Good News for Health Care Reform Implementation
HCR implementation is steaming ahead. Jonathan Cohn lays out some of the key issues in a recent article in The American Prospect. A restrictive definition of “grandfathered plans” (which are not subject to the Affordable Care Act (ACA)) was an early victory for consumer advocates. Coverage appeal rules will soon be hotly contested during the rulemaking process:
Even if insurers are required to take all comers at relatively nondiscriminatory prices — “relatively” since age can be a rough proxy for medical condition — they’ll still have financial incentives to restrict care. This isn’t entirely a bad thing: Given the evidence of rampant overtreatment in American medicine, insurers should exercise some check on the use of technology, drugs, and other resources, for the sake of the patients as well as the insurers’ bottom line. But because insurers sometimes deny even necessary care, just to increase profit margins, the law seeks to limit the insurers’ authority — most obviously, by opening up treatment denials to outside appeal.

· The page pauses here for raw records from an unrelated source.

`config.mk`:
```
export PLATFORM = sky130hd
export DESIGN_NAME = seg7_scan_display
export DESIGN_NICKNAME = d
export VERILOG_FILES = /design/src/rtl/seg7_scan_display.sv
export SDC_FILE = /design/constraint.sdc
export NUM_CORES = 1
export LEC_CHECK = 0
export CAP_MARGIN = 20
export CORE_UTILIZATION = 53
export DETAILED_ROUTE_END_ITERATION = 7
export PLACE_DENSITY = 0.75
export SLEW_MARGIN = 20
export SYNTH_ARGS = -nofsm -noshare
export SYNTH_HDL_FRONTEND = slang
export SYNTH_SLANG_ARGS = --single-unit
export TNS_END_PERCENT = 30
```
`constraint.sdc`:
```
create_clock -name clk -period 2.1 [get_ports clk]
set_input_delay 0.42 -clock clk [delete_from_list [all_inputs] [get_ports clk]]
set_output_delay 0.42 -clock clk [all_outputs]
set_load 0.005 [all_outputs]
```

The idea sounds simple enough: Allow patients convinced they’ve been wrongly denied care to make their case to independent experts with authority to overrule the insurer. But who are the experts? How quickly must they rule? And what’s to stop insurers from ignoring the recommendations? The Obama administration has to write regulations answering all of those questions. A viable, working model exists: The National Association of State Insurance Commissioners has a framework, similar to what’s already in place in several states. HHS will consult those guidelines in devising a new scheme. The model is not perfect, but with sufficiently strong regulations it could give consumers significant new leverage.
Cohn also notes some important appointments at HHS. Having examined her work in the past, I was encouraged by the appointment of Karen Pollitz to “set up an Internet portal to provide basic information about different insurance policies.”
Nevertheless, Tim Jost warns that there are many possible obstacles ahead:
The primary obstacles to the successful implementation of the Affordable Care Act will be political, not legal. If the Republicans take back the House or Senate this fall or in 2012, they may be able to impede if not totally block implementation. If the states refuse to cooperate, the program could become a largely federal program, dependent on federal resources and resolve. If President Obama is not elected to a second term, the program may find itself with an executive that is hostile or indifferent to it. Most important, if the public remains confused or ambivalent about the legislation, even the most committed government officials may be unable to carry it out. The struggle to turn opponents of health-care reform into partners has only just begun.
The ACA is massive, and it’s easy to imagine selective or perverse implementation of the law creating bigger problems than the status quo it has so far improved upon. Paul Starr offers these words of advice given to Jon Kingsdale, who directed much of Massachusetts’s reform implementation post-2006: “it’s a political campaign from the day you start.”